§ Work to complete: Would you count the lines in the entries below that contain "bitptr"? Reply with the number only.

Data entries

Source: an optimization exercise on an open RTL-to-GDS flow (aim: small area, a short achievable clock period and few clock cycles per item). Production flows keep margins and buffers that such runs may drop.
Only the layout flow was run in this run; the RTL was not checked for function there.
Power and IR drop assume default switching activity.

<file path="flow/design.v">
module hpd_pd_engine (
    input  wire         clk,
    input  wire         rst,
    input  wire         ht_we,
    input  wire [3:0]   ht_idx,
    input  wire         ht_valid,
    input  wire [3:0]   ht_len,
    input  wire [11:0]  ht_pat,
    input  wire [7:0]   ht_code,
    input  wire [7:0]   ltidx,
    input  wire         cmd_valid,
    input  wire [1:0]   cmd_op,
    output wire         cmd_ready,
    input  wire         in_valid,
    input  wire [7:0]   in_data,
    input  wire         in_last,
    output reg          in_ready,
    output wire         done,
    output reg          pvalid,
    output reg          hdr,
    output reg  [4:0]   err_code,
    output reg  [15:0]  err_ptr,
    output reg  [15:0]  bitptr,
    output reg          inchain,
    output reg  [3:0]   ccount,
    output reg  [15:0]  pcount,
    output reg  [15:0]  derrcnt,
    output wire [511:0] acc
);
    localparam NSLOT = 64;
    localparam OP_INIT = 2'd0;
    localparam OP_STEP = 2'd1;
    localparam E_NONE       = 5'h00;
    localparam E_HUF_SHORT  = 5'h01;
    localparam E_HUF_LONG   = 5'h02;
    localparam E_SIGN_BAD   = 5'h03;
    localparam E_SIGN_SHORT = 5'h04;
    localparam E_PD_RANGE   = 5'h06;
    localparam E_PD_HDR_LEN = 5'h07;
    localparam E_CFG_LTIDX  = 5'h12;
    localparam S_IDLE  = 3'd0;
    localparam S_MARK  = 3'd1;
    localparam S_HDR   = 3'd2;
    localparam S_CONT  = 3'd3;
    localparam S_DRAIN = 3'd4;
    localparam S_DONE  = 3'd5;
    localparam F_SIGN = 2'd0;
    localparam F_HUF1 = 2'd1;
    localparam F_HUF2 = 2'd2;
    reg        ht_v   [0:15];
    reg [3:0]  ht_l   [0:15];
    reg [11:0] ht_p   [0:15];
    reg [7:0]  ht_c   [0:15];
    reg [7:0]  acc_r  [0:NSLOT-1];
    reg [7:0]  scr    [0:NSLOT-1];
    reg [2:0]  state;
    reg [1:0]  field;
    reg [23:0] bb;         
    reg [4:0]  bcnt;       
    reg        seen_last;
    reg [15:0] p;          
    reg [15:0] q;          
    reg [15:0] hp;         
    reg [3:0]  hlen;       
    reg [5:0]  slot;
    reg        neg;
    reg [7:0]  d1;
    reg [15:0] vcnt;       
    assign cmd_ready = (state == S_IDLE);
    assign done      = (state == S_DONE);
    genvar g;
    generate
        for (g = 0; g < NSLOT; g = g + 1) begin : g_acc
            assign acc[8*g +: 8] = acc_r[g];
        end
    endgenerate
    wire [4:0] need = (field == F_SIGN) ? 5'd2 : {1'b0, hlen};
    wire       have = (bcnt >= need);
    reg        hit;
    reg [7:0]  hit_code;
    reg [11:0] cand;
    integer    k;
    always @(*) begin
        cand = bb[23:12] >> (4'd12 - hlen);
        hit = 1'b0;
        hit_code = 8'd0;
        for (k = 15; k >= 0; k = k - 1) begin
            if (ht_v[k] && ht_l[k] == hlen &&
                ((ht_p[k] ^ cand) & ((12'h001 << hlen) - 12'h001)) == 12'h000) begin
                hit = 1'b1;
                hit_code = ht_c[k];
            end
        end
    end
    wire [12:0] mag  = {1'b0, d1, 4'b0000} + {5'b00000, hit_code};
    wire [13:0] sum  = neg ? ({6'b0, scr[slot]} - {1'b0, mag})
                           : ({6'b0, scr[slot]} + {1'b0, mag});
    wire        in_range = (sum[13:8] == 6'd0);
    wire [7:0]  marker_hdr = 8'hAA + ltidx;
    integer i;
    task automatic fail;
        input [4:0]  code;
        input [15:0] ptr;
        begin
            err_code <= code;
            err_ptr  <= ptr;
            inchain  <= 1'b0;
            ccount   <= 4'd0;
            derrcnt  <= derrcnt + 16'd1;
            state    <= seen_last ? S_DONE : S_DRAIN;
        end
    endtask
    always @(*) begin
        case (state)
            S_MARK, S_HDR, S_DRAIN: in_ready = 1'b1;
            S_CONT:                 in_ready = !have && !seen_last;
            default:                in_ready = 1'b0;
        endcase
    end
    always @(posedge clk) begin
        if (rst) begin
            state     <= S_IDLE;
            field     <= F_SIGN;
            bb        <= 24'd0;
            bcnt      <= 5'd0;
            seen_last <= 1'b0;
            p         <= 16'd0;
            q         <= 16'd0;
            hp        <= 16'd0;
            hlen      <= 4'd1;
            slot      <= 6'd0;
            neg       <= 1'b0;
            d1        <= 8'd0;
            vcnt      <= 16'd0;
            pvalid    <= 1'b0;
            hdr       <= 1'b0;
            err_code  <= E_NONE;
            err_ptr   <= 16'd0;
            bitptr    <= 16'd0;
            inchain   <= 1'b0;
            ccount    <= 4'd0;
            pcount    <= 16'd0;
            derrcnt   <= 16'd0;
            for (i = 0; i < 16; i = i + 1) begin
                ht_v[i] <= 1'b0;
                ht_l[i] <= 4'd0;
                ht_p[i] <= 12'd0;
                ht_c[i] <= 8'd0;
            end
            for (i = 0; i < NSLOT; i = i + 1) begin
                acc_r[i] <= 8'd0;
                scr[i]   <= 8'd0;
            end
        end else begin
            case (state)
                S_IDLE: begin
                    if (ht_we) begin
                        ht_v[ht_idx] <= ht_valid;
                        ht_l[ht_idx] <= ht_len;
                        ht_p[ht_idx] <= ht_pat;
                        ht_c[ht_idx] <= ht_code;
                    end
                    if (cmd_valid) begin
                        err_code <= E_NONE;
                        err_ptr  <= 16'd0;
                        case (cmd_op)
                            OP_INIT: begin
                                inchain <= 1'b0;
                                ccount  <= 4'd0;
                                pvalid  <= 1'b0;
                                hdr     <= 1'b0;
                                pcount  <= 16'd0;
                                state   <= S_DONE;
                            end
                            OP_STEP: begin
                                pvalid    <= 1'b0;
                                hdr       <= 1'b0;
                                seen_last <= 1'b0;
                                if (ltidx > 8'h55) begin
                                    err_code <= E_CFG_LTIDX;
                                    err_ptr  <= {8'd0, ltidx};
                                    state    <= S_DRAIN;
                                end else begin
                                    state    <= S_MARK;
                                end
                            end
                            default: begin  
                                inchain <= 1'b0;
                                ccount  <= 4'd0;
                                pvalid  <= 1'b0;
                                hdr     <= 1'b0;
                                state   <= S_DONE;
                            end
                        endcase
                    end
                end
                S_MARK: begin
                    if (in_valid) begin
                        seen_last <= in_last;
                        if (in_data == marker_hdr) begin
                            hdr  <= 1'b1;
                            vcnt <= 16'd0;
                            if (in_last) begin
                                err_code <= E_PD_HDR_LEN;
                                err_ptr  <= 16'd0;
                                inchain  <= 1'b0;
                                ccount   <= 4'd0;
                                derrcnt  <= derrcnt + 16'd1;
                                state    <= S_DONE;
                            end else begin
                                state <= S_HDR;
                            end
                        end else if (inchain) begin
                            for (i = 0; i < NSLOT; i = i + 1)
                                scr[i] <= acc_r[i];
                            field <= F_SIGN;
                            bb    <= 24'd0;
                            bcnt  <= 5'd0;
                            p     <= 16'd0;
                            q     <= 16'd0;
                            hlen  <= 4'd1;
                            slot  <= 6'd0;
                            state <= S_CONT;
                        end else begin
                            state <= in_last ? S_DONE : S_DRAIN;
                        end
                    end
                end
                S_HDR: begin
                    if (in_valid) begin
                        if (vcnt < NSLOT)
                            scr[vcnt[5:0]] <= in_data;
                        if (vcnt != 16'hFFFF)
                            vcnt <= vcnt + 16'd1;
                        if (in_last) begin
                            if (vcnt == NSLOT - 1) begin
                                for (i = 0; i < NSLOT; i = i + 1)
                                    acc_r[i] <= (i == NSLOT - 1) ? in_data : scr[i];
                                inchain <= 1'b1;
                                ccount  <= 4'd0;
                                pvalid  <= 1'b1;
                                pcount  <= pcount + 16'd1;
                            end else begin
                                err_code <= E_PD_HDR_LEN;
                                err_ptr  <= (vcnt == 16'hFFFF) ? 16'hFFFF : vcnt + 16'd1;
                                inchain  <= 1'b0;
                                ccount   <= 4'd0;
                                derrcnt  <= derrcnt + 16'd1;
                            end
                            state <= S_DONE;
                        end
                    end
                end
                S_CONT: begin
                    if (!have) begin
                        if (seen_last) begin
                            if (field == F_SIGN)
                                fail(E_SIGN_SHORT, p);
                            else
                                fail(E_HUF_SHORT, hp);
                        end else if (in_valid) begin
                            bb        <= bb | ({16'd0, in_data} << (5'd16 - bcnt));
                            bcnt      <= bcnt + 5'd8;
                            seen_last <= in_last;
                        end
                    end else begin
                        case (field)
                            F_SIGN: begin
                                if (bb[23] == 1'b0) begin
                                    neg   <= bb[22];
                                    bb    <= bb << 2;
                                    bcnt  <= bcnt - 5'd2;
                                    p     <= p + 16'd2;
                                    hp    <= p + 16'd2;
                                    hlen  <= 4'd1;
                                    field <= F_HUF1;
                                end else begin
                                    fail(E_SIGN_BAD, p);
                                end
                            end
                            default: begin  
                                if (hit) begin
                                    bb   <= bb << hlen;
                                    bcnt <= bcnt - {1'b0, hlen};
                                    p    <= p + {12'd0, hlen};
                                    hp   <= p + {12'd0, hlen};
                                    hlen <= 4'd1;
                                    if (field == F_HUF1) begin
                                        d1    <= hit_code;
                                        field <= F_HUF2;
                                    end else if (!in_range) begin
                                        fail(E_PD_RANGE, q);
                                    end else begin
                                        scr[slot] <= sum[7:0];
                                        field     <= F_SIGN;
                                        slot      <= slot + 6'd1;
                                        q         <= p + {12'd0, hlen};
                                        if (slot == 6'd63) begin
                                            for (i = 0; i < NSLOT; i = i + 1)
                                                acc_r[i] <= (i == NSLOT - 1) ? sum[7:0] : scr[i];
                                            bitptr  <= p + {12'd0, hlen};
                                            ccount  <= ccount + 4'd1;
                                            if (ccount == 4'd8)
                                                inchain <= 1'b0;
                                            pvalid  <= 1'b1;
                                            pcount  <= pcount + 16'd1;
                                            state   <= seen_last ? S_DONE : S_DRAIN;
                                        end
                                    end
                                end else if (hlen == 4'd12) begin
                                    fail(E_HUF_LONG, hp);
                                end else begin
                                    hlen <= hlen + 4'd1;
                                end
                            end
                        endcase
                    end
                end
                S_DRAIN: begin
                    if (in_valid && in_last)
                        state <= S_DONE;
                end
                default: begin  
                    state <= S_IDLE;
                end
            endcase
        end
    end
endmodule
</file>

§ Expected answer: 3